A prime example of this was her visit to President Ronald Reagan's White House in 1985. Coordinated by First Lady Nancy Reagan, the royal famously took a spin around the dance floor with John Travolta. Photos from that 15 minute twirl will live on in the annals of history and the experience is forever cemented in the actor's memory. 

"I'll never forget it," Travolta told a Dutch television station in 2007. "I'm so honored that I was able to experience it, and I know for a fact that it was a highlight of being in the United States; it was her favorite moment. So I feel I made her life better; she made my life better; and I'm very sorry that she's not here."

Anwar Hussein/WireImage.com

Unlike stiffer royals, Diana seemed at home in America—on the dance floor with Danny Zuko, chatting with fans along red carpets, gracing multiple covers of Vogue and even opening a home for young people living with AIDS in the nation's capital. 

Her broken marriage to Prince Charles helped humanize her beyond the opaque royal veneer and, as the dawn of 1980s TV drama approached, the couple's romantic rollercoaster and subsequent admitted infidelity became the perfect material for a bewitching unscripted public saga. 

"In the TV age it is irresistible to see such snippets of royal family life as a long-playing soap opera," Vanity Fair's Tina Brown wrote at the time, likening the pair's private turmoil to the plot of Dynasty. 

AP Photo/Patrick Bar-Nice Matin

No soap opera would be complete without a few more suitors. Whether it was her deeply secretive love affair with heart surgeon Hasnat Khan or glamorous courtship with playboy Dodi Fayed, post-divorce Diana—heartbroken, hopelessly romantic and free from the restraints of the palace—was the gas that fueled America's mounting and unquenchable curiosity.

"We shared something in common with the press," Michael Jackson once said of the royal. "I don't think they hounded anyone more than her and myself."

Tragically, Diana's finale came unexpectedly early when she was infamously killed in a car crash in Paris in 1997. She was just 36 years old. 

Press Association via AP Images
Tim Graham Photo Library

Still, America's love affair with the people's princess never dissolved. Instead, it was reignited in her legacy—her sons, Prince William and Prince Harry. To impossibly fill her void, the public has clung to her children's personal lives, seeking remnants of Diana in their interviews, their charity work and their romances.

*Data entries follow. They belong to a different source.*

--- config.mk ---
export PLATFORM = sky130hd
export DESIGN_NAME = asg_keystream
export DESIGN_NICKNAME = d
export VERILOG_FILES = /design/src/rtl/asg_pkg.sv /design/src/rtl/asg_keystream.sv
export SDC_FILE = /design/constraint.sdc
export NUM_CORES = 1
export LEC_CHECK = 0
export ABC_CLOCK_PERIOD_IN_PS = 1400
export CORE_AREA = 10 10 51 53
export DETAILED_ROUTE_END_ITERATION = 10
export DIE_AREA = 0 0 61 63
export GPL_TIMING_DRIVEN = 1
export PLACE_DENSITY = 0.69
export SETUP_SLACK_MARGIN = 0.15
export SLEW_MARGIN = 40
export SYNTH_ARGS = -nofsm -noshare
export SYNTH_HDL_FRONTEND = slang
export SYNTH_SLANG_ARGS = --single-unit
--- constraint.sdc ---
create_clock -name clock -period 1.4 [get_ports clock]
set_input_delay 0.21 -clock clock [delete_from_list [all_inputs] [get_ports clock]]
set_output_delay 0.21 -clock clock [all_outputs]
set_load 0.01 [all_outputs]
--- src/rtl/asg_pkg.sv ---
// Shared definitions for the alternating step generator family: LFSR width,
// feedback taps, checker states and the common LFSR step function.
package asg_pkg;

  localparam int LFSR_W = 4;
  localparam int TAP_A  = 3;
  localparam int TAP_B  = 2;

  typedef enum logic [1:0] {
    ST_IDLE    = 2'd0,
    ST_ACQUIRE = 2'd1,
    ST_LOCKED  = 2'd2,
    ST_FAIL    = 2'd3
  } state_t;

  // x^4+x^3+1: shift left, feed back the XOR of the top two bits (period 15)
  function automatic logic [LFSR_W-1:0] lfsr_step(input logic [LFSR_W-1:0] x);
    return {x[LFSR_W-2:0], x[TAP_A] ^ x[TAP_B]};
  endfunction

endpackage

--- src/rtl/asg_keystream.sv ---
// Three LFSRs with alternating-step clocking. The control register's MSB picks
// which data register steps; the output word is the XOR of the two data LFSRs.
module asg_keystream
  import asg_pkg::*;
(
  input  logic              clock,
  input  logic              reset,
  input  logic              load,
  input  logic              advance,
  input  logic [LFSR_W-1:0] ctrl_seed,
  input  logic [LFSR_W-1:0] seed_0,
  input  logic [LFSR_W-1:0] seed_1,
  output logic [LFSR_W-1:0] word
);

  logic [LFSR_W-1:0] ctrl;
  logic [LFSR_W-1:0] r0;
  logic [LFSR_W-1:0] r1;

  // Seed load takes priority; otherwise one alternating step per advance
  always_ff @(posedge clock or negedge reset) begin
    if (!reset) begin
      ctrl <= '0;
      r0   <= '0;
      r1   <= '0;
    end else if (load) begin
      ctrl <= ctrl_seed;
      r0   <= seed_0;
      r1   <= seed_1;
    end else if (advance) begin
      ctrl <= lfsr_step(ctrl);
      if (ctrl[LFSR_W-1]) r1 <= lfsr_step(r1);
      else                r0 <= lfsr_step(r0);
    end
  end

  assign word = r0 ^ r1;

endmodule

### Word level (Yosys, flattened, before mapping)

Index checks and enable logic that the tools add are counted.

| storage, ports and cells | value |
|---|---|
| register bits | 12 |
| input bits | 16 |
| output and inout port bits | 4 |
| logic and storage cells | 20 |

| operators by class | value |
|---|---|
| eq/ne operators | 1 |
| mux-type cells | 8 |
| bitwise logic cells | 4 |
| reductions and logical operators | 4 |

Operators with widths:

| operator | number |
|---|---|
| two-way mux 4 bit | 8 |
| AND reduction 2 bit | 2 |
| nonzero test 2 bit | 2 |
| bitwise XOR 4 bit | 1 |
| bitwise XOR 1 bit | 3 |
| inequality test 2 bit (second input constant) | 1 |

### Logic depth before layout (Yosys ltp)

Gate-level depths: netlist (run 1).

| depth | value |
|---|---|
| depth after elaboration | 4 |
| mapped depth | 5 |
| mapped depth without buffers | 3 |

### Worst setup path after synthesis (run 1)

OpenSTA, ideal clock, no wires.

| timing | value |
|---|---|
| path type | flip-flop to flip-flop |
| from | reg ctrl[3] |
| to | reg r0[1] |
| library setup time | 0.130 ns |
| arrival time | 0.865 ns |
| required time | 1.270 ns |
| slack | 0.404 ns |
| cell stages (with the launch flop) | 5 |
| buffers on the path | 1 |
| clock period less this slack | 0.996 ns |
| cells stage by stage | dfrtp_1 nor2b_4 buf_6 mux2i_1 o21ai_1 |

| between the ends | value |
|---|---|
| cells in the longest elaborated chain, start to end | 2 |

RTL lines:

| item | line | RTL |
|---|---|---|
| start, declared | asg_keystream.sv:16 | `logic [LFSR_W-1:0] ctrl;` |
| start signal, assigned | asg_keystream.sv:27 | `ctrl <= ctrl_seed;` |
| start signal, assigned | asg_keystream.sv:31 | `ctrl <= lfsr_step(ctrl);` |
| inequality test 2 bit (no line) | - |  |
| AND reduction 2 bit (no line) | - |  |
| end signal, assigned | asg_keystream.sv:33 | `else r0 <= lfsr_step(r0);` |
| end, declared | asg_keystream.sv:17 | `logic [LFSR_W-1:0] r0;` |

No other way between the ends.
A chain may end at the register's enable or synchronous reset.

### Final worst setup path (run 1)

| timing | value |
|---|---|
| from | reg r0[3] |
| to | out word[3] |

| between the ends | value |
|---|---|
| cells in the longest elaborated chain, start to end | 1 |

RTL lines:

| item | line | RTL |
|---|---|---|
| bitwise XOR 4 bit | asg_keystream.sv:37 | `assign word = r0 ^ r1;` |
| end, declared | asg_keystream.sv:13 | `output logic [LFSR_W-1:0] word` |

No other way between the ends.

==> flow_summary.json, run 1 <==
{
  "cts-root-buf": "clkbuf_4",
  "synth.distinct_cells": 9,
  "syn_to_final_growth_pct": 41.62,
  "final_net_count": 106,
  "setup.worst_path.end": "word[3]",
  "cap_viol_max_count": 0,
  "critPathArrivalTime_ns": 1.00,
  "ys_ff_latch": 12,
  "path_cells": "xor2_1, buf_2",
  "final_cell_area_um2": 898.4,
  "path_clk_slew_ns": 0.07,
  "crit_path_end_kind": "output pin",
  "drtPass1Iterations": 4,
  "tns_ns": 0,
  "ios": 20,
  "grt.busiest_layer": "met2",
  "clk_latency_ns": 0.27,
  "ctsLongestPathBuffers": 2,
  "drive_gt1_share_pct": 19.32,
  "start_util_pct": 38.41,
  "synth_nets": 77,
  "worstMarginPinSlew_ns": 0.2235,
  "peakVddDrop_mv": 0.7177,
  "dieArea_mm2": 0.003843,
  "drt-initial-drc-count": 6,
  "hp-class": "input port to async pin",
  "n_antenna_cell": 0,
  "place_congestion": 0.8076,
  "syn_avg_cell_area_um2": 10.40,
  "post-route-period-util_pct": 86.57,
  "cp-startpoint": "r0[3]$_DFFE_PN0P_",
  "h-tree-depth": 1,
  "wirelength_mm": 1.347,
  "vias": 514,
  "start_kind": "flop",
  "drc_errors": 0,
  "fmax_mhz": 825.1,
  "path_max_fanout": 2,
  "dieHeight_um": 63,
  "antenna_found_initial": 0,
  "maxSlewViolCount": 0,
  "rsz0062_at_grt": "false",
  "grt_max_degree": 25,
  "routedWlPerCell_um": 12.83,
  "use_met1_pct": 7.782,
  "synthCells": 61,
  "numCtsBuffers": 3,
  "critPathMaxStageDelay_ns": 0.41,
  "required_ns": 1.19,
  "yosysSeqAreaShare_pct": 47.34,
  "synth_area_um2": 634.4,
  "met2_usage_pct": 11.61,
  "clkSinkCount": 12,
  "setup_viol_count_final": 0,
  "grt_usage_pct": 7.254,
  "grt_pass1_wl_mm": 2.152,
  "gr-total-overflow": 0,
  "power_density_mw_per_mm2": 978.6,
  "fillers": 166,
  "first_global_vias": 510,
  "r2r_end": "r0[0]$_DFFE_PN0P_",
  "antenna_left": 0,
  "period_needed_ns": 1.212,
  "p_leak_nw": 0.4429,
  "hpwlAfterDp_mm": 1.027,
  "ff2ff_path_depth": 5,
  "clock_skew_ns": 0.007353,
  "r2r_slack_ns": 0.26,
  "vias_per_cell": 4.895,
  "met3_usage_pct": 4.472,
  "reg2reg_from": "r0[3]$_DFFE_PN0P_",
  "yosysWarnings": 0,
  "finalHoldViolCount": 0,
  "rows": 15,
  "port_buffers": 19,
  "crit_slowest_cell": "dfrtp_1",
  "dpl_cell_area_um2": 865.8,
  "cts_tree": "done",
  "status": "completed",
  "crit_type": "flop to output pin",
  "relSlewSlack_pct": 85.06,
  "core_mm2": 0.001652,
  "cts_hold_buf": 0,
  "die_w_um": 61
}
==> where the power goes <==
part           internal (W)  switching [W]  total [W]
sequential         0.000386      0.0000360   0.000422
combinational      0.000147       0.000106   0.000253
clock             0.0000995       0.000104   0.000204
==> state kept, by name, indices dropped and copies added (netlist names) <==
signal / count
ctrl: 4
r0: 4
r1: 4
==> per-layer routing <==
metal  part of all wire (%)  vias to the layer above
li1                       -                      261
met1                     41                      232
met2                     50                       19
met3                    7.7                        2
met4                    1.3                        0
met5                      0                        -
==> worst min path at each step <==
stage / startpoint / end / cells after the start / slack, ns
floorplan: reset / ctrl[0]$_DFFE_PN0P_ / 0 / -0.09
global placement: reset / r0[2]$_DFFE_PN0P_ / 2 / 0.53
CTS: reset / r0[2]$_DFFE_PN0P_ / 2 / 0.23
finish: reset / r0[2]$_DFFE_PN0P_ / 2 / 0.23
global route: reset / r0[0]$_DFFE_PN0P_ / 2 / 0.26
detailed placement: reset / r0[2]$_DFFE_PN0P_ / 2 / 0.53
==> cell usage after synthesis, drive strengths merged <==
master	number	area, um^2
nand2	13	48.80
dfrtp	12	300.3
mux2i	12	120.1
o21ai	12	60.06
xor2	7	61.31
buf	2	22.52
clkbuf	2	7.510
nor2b	1	13.76
==> logic make-up after synthesis <==
| kind of cell | share of synthesized area, % |
|---|---|
| DFF | 47.34 |
| buffers and inverters | 4.734 |
| and+or+nand+nor | 9.862 |
| xor gates and xnor gates | 9.665 |
| muxes | 18.94 |
| AOI/OAI and AO/OA | 9.468 |
==> layout make-up <==
class	instances	area [um^2]	share of cell area [%]
multi-input combinational	45	304.0	33.84
sequential	12	300.3	33.43
timing repair buffer	28	250.2	27.86
clock buffer	3	22.52	2.507
tap	17	21.27	2.368
==> critical path: cells and delay by family (launching register included) <==
kind                      cells  cell delay, ns
buffers and inverters         1            0.15
xor gates and xnor gates      1            0.17
DFF                           1            0.41
==> per-stage QoR <==
stage | utilization [%] | hold WS (ns) | power [W] | worst slack (ns) | std cells
final | 54.39 | 0.2266 | 0.0008791 | 0.1880 | 105
after global placement | 52.42 | 0.5269 | 0.0006901 | 0.04576 | 98
after CTS | 53.94 | 0.2345 | 0.0008861 | 0.1910 | 104
after floorplan | - | -0.08559 | 0.0005520 | 0.4043 | 61
after detailed placement | 52.42 | 0.5273 | 0.0006924 | 0.007726 | 98
after global routing | 54.39 | 0.2560 | 0.0009338 | 0.1508 | 105
==> cell usage in the layout, fill, tap and decap left out, drive strengths merged <==
cell type      count
mux2i             12
nand2             13
buf               13
clkdlybuf4s50     15
clkbuf             3
xor2               7
nor2b              1
dfrtp             12
o21ai             12
==> repair_timing <==
| action | CTS | global route |
|---|---|---|
| setup endpoints to repair | 4 | 1 |
| hold endpoints to repair | 0 | 0 |
| gates resized for setup | 16 | 0 |
| buffers inserted | 3 | 1 |
(Power assumes the default switching activity.)
==> run 2, diff against run 1 <==
Settings changed: ABC_CLOCK_PERIOD_IN_PS 1400 to 1000, CORE_AREA 10 10 51 53 to 10 10 52 54, CTS_CLUSTER_SIZE set to 8, DIE_AREA 0 0 61 63 to 0 0 62 64, PLACE_DENSITY 0.69 to 0.68.
Clock period 1.4 ns to 1 ns, I/O delays scaled along.
==> run 2 against run 1 <==
Against the previous run:
- the run now ends with negative setup slack left
- wire length rose by 4.6%
- via count fell by 0.97%
- sequential share of layout area is 1.7 points lower
- sequential power up 39%
- hold slack worse by 0.053 ns
- clock-buffer cell count did not move
- non-clock buffer count grew 3
- largest cell class unchanged
==> flow_summary.json, run 2 (synthesis results as in run 1) <==
{
  "reg_top3": "ctrl: 4 flops, r0: 4 flops, r1: 4 flops",
  "start_kind": "flop",
  "dieHeight_um": 64,
  "antenna_left": 0,
  "p_leak_nw": 0.4619,
  "vias": 509,
  "cap_viol_max_count": 0,
  "place_congestion": 0.7601,
  "core_mm2": 0.001708,
  "drt-initial-drc-count": 4,
  "ios": 20,
  "antenna_found_initial": 0,
  "setup_ws_ns": -0.1333,
  "cts-root-buf": "clkbuf_4",
  "drc_errors": 0,
  "fmax_mhz": 882.4,
  "dpl_cell_area_um2": 913.4,
  "mostFrequentLayoutCells": "clkdlybuf4s50_1 (14), nand2_1 (12), mux2i_1 (11), dfrtp_1 (11), o21ai_1 (10)",
  "hp-class": "input port to async pin",
  "final_cell_area_um2": 949.7,
  "final_net_count": 109,
  "required_ns": 0.85,
  "numCtsBuffers": 3,
  "first_global_vias": 550,
  "vias_per_cell": 4.388,
  "path_clk_slew_ns": 0.07,
  "status": "finished with violations",
  "routedWlPerCell_um": 12.15,
  "crit_path_end_kind": "output pin",
  "crit_type": "flop to output pin",
  "post-route-period-util_pct": 113.3,
  "ff_latch_area_um2": 301.5,
  "clock_skew_ns": 0.003907,
  "relSlewSlack_pct": 88.47,
  "peakVddDrop_mv": 0.8563,
  "critPathArrivalTime_ns": 0.98,
  "clk_latency_ns": 0.27,
  "wirelength_mm": 1.409,
  "ctsLongestPathBuffers": 2,
  "violations": "negative setup slack",
  "grt_max_degree": 25,
  "worstMarginPinSlew_ns": 0.1681,
  "rsz0062_at_grt": "true",
  "setup_viol_count_final": 9,
  "gr-total-overflow": 0,
  "final_common_cell": "clkdlybuf4s50_1",
  "syn_to_final_growth_pct": 49.70,
  "die_w_um": 62,
  "clkSinkCount": 12,
  "period_needed_ns": 1.133,
  "fin_util_pct": 55.60,
  "power_density_mw_per_mm2": 1342,
  "drtPass1Iterations": 4,
  "finalHoldViolCount": 0,
  "hpwlAfterDp_mm": 1.125,
  "rows": 15,
  "grt_usage_pct": 7.603,
  "maxSlewViolCount": 0,
  "port_buffers": 19,
  "multi_input_area_um2": 315.3,
  "dieArea_mm2": 0.003968,
  "start_util_pct": 37.14,
  "path_max_fanout": 2,
  "fillers": 155,
  "drive_gt1_share_pct": 25.27,
  "n_antenna_cell": 0,
  "grt_pass1_wl_mm": 2.235,
  "cts_tree": "done",
  "h-tree-depth": 1
}
[run 2: cell type report]
class	count	area share, %
Timing Repair Buffer	31	29.38
Multi-Input combinational cell	45	33.20
Clock buffer	3	2.372
Sequential cell	12	31.75
Tap cell	25	3.294
[run 2: per-stage QoR]
| step | cells | setup TNS (ns) | total power, W | hold slack (ns) | setup slack (ns) |
|---|---|---|---|---|---|
| 2_1_floorplan | 61 | 0 | 0.0007729 | -0.1456 | 0.004329 |
| 3_3_place_gp | 111 | -3.673 | 0.0009963 | 0.4655 | -0.2759 |
| 3_5_place_dp | 111 | -3.957 | 0.001006 | 0.4630 | -0.3159 |
| 4_1_cts | 116 | -0.7810 | 0.001293 | 0.1689 | -0.1595 |
| 5_1_grt | 116 | -1.168 | 0.001357 | 0.1899 | -0.1949 |
| 6_report | 116 | -0.6499 | 0.001274 | 0.1736 | -0.1333 |
[run 2: path summary, 6_finish.rpt]
path | start | to | slack [ns] | cells past startpoint
max in group asynchronous | reset | ctrl[3]$_DFFE_PN0P_ | 0.66 | 2
max reg2reg | ctrl[3]$_DFFE_PN0P_ | r0[0]$_DFFE_PN0P_ | -0.07 | 3
max | r1[1]$_DFFE_PN0P_ | word[1] | -0.13 | 2
min reg2reg | ctrl[0]$_DFFE_PN0P_ | ctrl[0]$_DFFE_PN0P_ | 0.56 | 2
min | reset | ctrl[0]$_DFFE_PN0P_ | 0.17 | 2
min in group clock | ctrl_seed[0] | ctrl[0]$_DFFE_PN0P_ | 0.42 | 3
[run 2: worst max-delay path, stage by stage, from the launching register on]
cell	delay, ns
dfrtp_1	0.40
xor2_1	0.16
buf_2	0.16
[run 2: report_power, final]
| group | internal, W | total (W) | switching, W | leakage (nW) |
|---|---|---|---|---|
| Sequential | 0.000542 | 0.000588 | 0.0000467 | 0.145 |
| Combinational | 0.000233 | 0.000401 | 0.000168 | 0.303 |
| Clock | 0.000139 | 0.000285 | 0.000145 | 0.0138 |
| Total | 0.000914 | 0.00127 | 0.000360 | 0.462 |
[run 2: per-layer routing]
layer	track usage [%]	part of all wire, %	vias up
met1	8.324	48	226
met4	4.190	1.8	0
met2	11.79	46	13
met3	3.360	4.7	4
li1	-	-	266
met5	0	0	-
[run 2: repair_timing]
item / 4_1_cts / 5_1_grt
gates cloned: 0 / 0
hold endpoints to repair: 0 / 0
setup buffers: 2 / 0
setup endpoints to repair: 16 / 14
hold buffers: 0 / 0
gates resized for setup: 28 / 1
pin swaps: 4 / 2
==> run 3, diff against run 2 <==
Settings changed: RECOVER_POWER set to 100.
==> run 3 against run 2 <==
Against the previous run:
- the run still ends with negative setup slack left
- clock power is essentially flat
- via count is the same
- sequential power is essentially flat
- final area shrank 2.1%
- total power shrank 0.84%
- non-clock buffer count is the same
- critical endpoint unchanged
- largest cell class unchanged
- highest routed layer unchanged
==> flow_summary.json, run 3 (synthesis results as in run 1) <==
{
  "wirelength_mm": 1.410,
  "reg2reg_from": "ctrl[3]$_DFFE_PN0P_",
  "cts_tree": "done",
  "grt_max_degree": 25,
  "cts-root-buf": "clkbuf_4",
  "ios": 20,
  "clock_skew_ns": 0.003910,
  "drt-initial-drc-count": 4,
  "wl_met3_um": 66,
  "finalHoldViolCount": 0,
  "antenna_found_initial": 0,
  "n_antenna_cell": 0,
  "dieArea_mm2": 0.003968,
  "start_util_pct": 37.14,
  "clkSinkCount": 12,
  "stdcell_count": 116,
  "ff2ff_path_depth": 3,
  "die_w_um": 62,
  "highest_layer": "met4",
  "final_net_count": 109,
  "crit_path_end_kind": "output pin",
  "period_needed_ns": 1.133,
  "core_mm2": 0.001708,
  "setup_viol_count_final": 11,
  "critPathArrivalTime_ns": 0.98,
  "drc_errors": 0,
  "port_buffers": 19,
  "ctsLongestPathBuffers": 2,
  "relSlewSlack_pct": 56.62,
  "crit_type": "flop to output pin",
  "violations": "negative setup slack",
  "first_global_vias": 550,
  "dieHeight_um": 64,
  "numCtsBuffers": 3,
  "vias_per_cell": 4.388,
  "dp_cells": 111,
  "start_kind": "flop",
  "routedWlPerCell_um": 12.16,
  "drtPass1Iterations": 4,
  "maxSlewViolCount": 0,
  "hpwlAfterDp_mm": 1.125,
  "mostFrequentLayoutCells": "clkdlybuf4s50_1 (14), nand2_1 (12), dfrtp_1 (12), mux2i_1 (11), o21ai_1 (10)",
  "final_common_cell": "clkdlybuf4s50_1",
  "clk_latency_ns": 0.27,
  "r2r_end": "r0[0]$_DFFE_PN0P_",
  "power_density_mw_per_mm2": 1359,
  "grt_usage_pct": 7.603,
  "drive_gt1_share_pct": 23.08,
  "tns_ns": -0.8542,
  "worstMarginPinSlew_ns": 0.6507,
  "r2r_slack_ns": -0.10,
  "rows": 15,
  "rsz0062_at_grt": "true",
  "fmax_mhz": 882.3,
  "grt_pass1_wl_mm": 2.235,
  "path_cells": "xor2_1, buf_2",
  "place_congestion": 0.7601,
  "vias": 509,
  "crit_slowest_cell": "dfrtp_1",
  "hp-class": "input port to async pin",
  "setup_ws_ns": -0.1334,
  "peakVddDrop_mv": 0.8551,
  "required_ns": 0.85,
  "critPathMaxStageDelay_ns": 0.40,
  "syn_to_final_growth_pct": 46.55,
  "fillers": 157,
  "status": "finished with violations",
  "path_max_fanout": 2,
  "post-route-period-util_pct": 113.3,
  "antenna_left": 0,
  "p_leak_nw": 0.4540,
  "path_clk_slew_ns": 0.07,
  "reg_top3": "ctrl: 4 flops, r0: 4 flops, r1: 4 flops",
  "cts_hold_buf": 0,
  "cap_viol_max_count": 0,
  "gr-total-overflow": 0,
  "wl_met2_um": 644,
  "wl_met1_um": 672,
  "h-tree-depth": 1,
  "place_ws_ns": -0.3159
}
## run 3: cell count changes in the layout (fill, tap and decap cells not counted)
cell and delta:
dfrtp_2 -1, buf_12 -1, buf_4 -1, dfrtp_1 +1, clkbuf_1 +1, buf_2 +1
## run 3: worst max-delay path by stage
stage / startpoint / to / slack, ns / cells past startpoint
after global routing: r1[2]$_DFFE_PN0P_ / word[2] / -0.19 / 2
after detailed placement: advance / r0[0]$_DFFE_PN0P_ / -0.32 / 4
after global placement: advance / r0[2]$_DFFE_PN0P_ / -0.28 / 4
after CTS: r1[1]$_DFFE_PN0P_ / word[1] / -0.16 / 2
after floorplan: ctrl[3]$_DFFE_PN0P_ / r0[1]$_DFFE_PN0P_ / 0.004 / 4
final: r1[1]$_DFFE_PN0P_ / word[1] / -0.13 / 2
## run 3: metal layers
layer / up-vias / global-route usage, %
li1: 266 / -
met1: 226 / 8.324
met2: 13 / 11.79
met3: 4 / 3.360
met4: 0 / 4.190
met5: - / 0
## run 3: where the power goes
part	leakage [nW]	internal, W	switching [W]	total (W)
Sequential	0.146	0.000541	0.0000467	0.000587
Clock	0.0138	0.000139	0.000145	0.000285
Combinational	0.294	0.000224	0.000167	0.000391
## run 3: what timing repair did
action | CTS | global route
pin swaps | 4 | 2
setup buffers | 2 | 0
gates resized for setup | 28 | 1
cloned | 0 | 0
setup endpoints to repair | 16 | 14
## run 3: critical path, delay by kind of cell, from the launching register on
family	cells	cell delay (ns)
xor gates and xnor gates	1	0.16
buffers and inverters	1	0.16
DFF	1	0.40
## run 3: final cells by class
type / instances / area (um^2) / share of cell area (%)
repair buffers: 31 / 260.3 / 27.99
well taps: 25 / 31.28 / 3.365
clock buffers: 3 / 22.52 / 2.423
multi-input cells: 45 / 315.3 / 33.92
flip-flops and latches: 12 / 300.3 / 32.30
## run 3: through the flow
stage / area, um^2 / total power, W / hold slack [ns] / utilization (%)
after floorplan: 634.4 / 0.0007729 / -0.1456 / -
after global placement: 913.4 / 0.0009963 / 0.4655 / 53.48
after detailed placement: 913.4 / 0.001006 / 0.4630 / 53.48
after CTS: 945.9 / 0.001293 / 0.1689 / 55.38
after global routing: 929.6 / 0.001346 / 0.4150 / 54.43
final: 929.6 / 0.001263 / 0.3413 / 54.43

Five years after her wedding to Prince William, Duchess of Cambridge Kate Middleton still inspires comparisons to her mother-in-law with virtually every move, from the fascinators she wears to the poses she strikes. 

When Prince Harry publicly confirmed this fall that he is dating Suits actress Meghan Markle, he did so with a plea to the press and public to respect her privacy. It seems America—and the rest of the world—is yearning for a new princess to fill Diana's vacancy and finish the fairytale she never got to have for herself.

Still, that may be an impossible task. As Diana's beloved friend Sir Elton John famously sang about her, "Your candle burned out long before your legend ever did."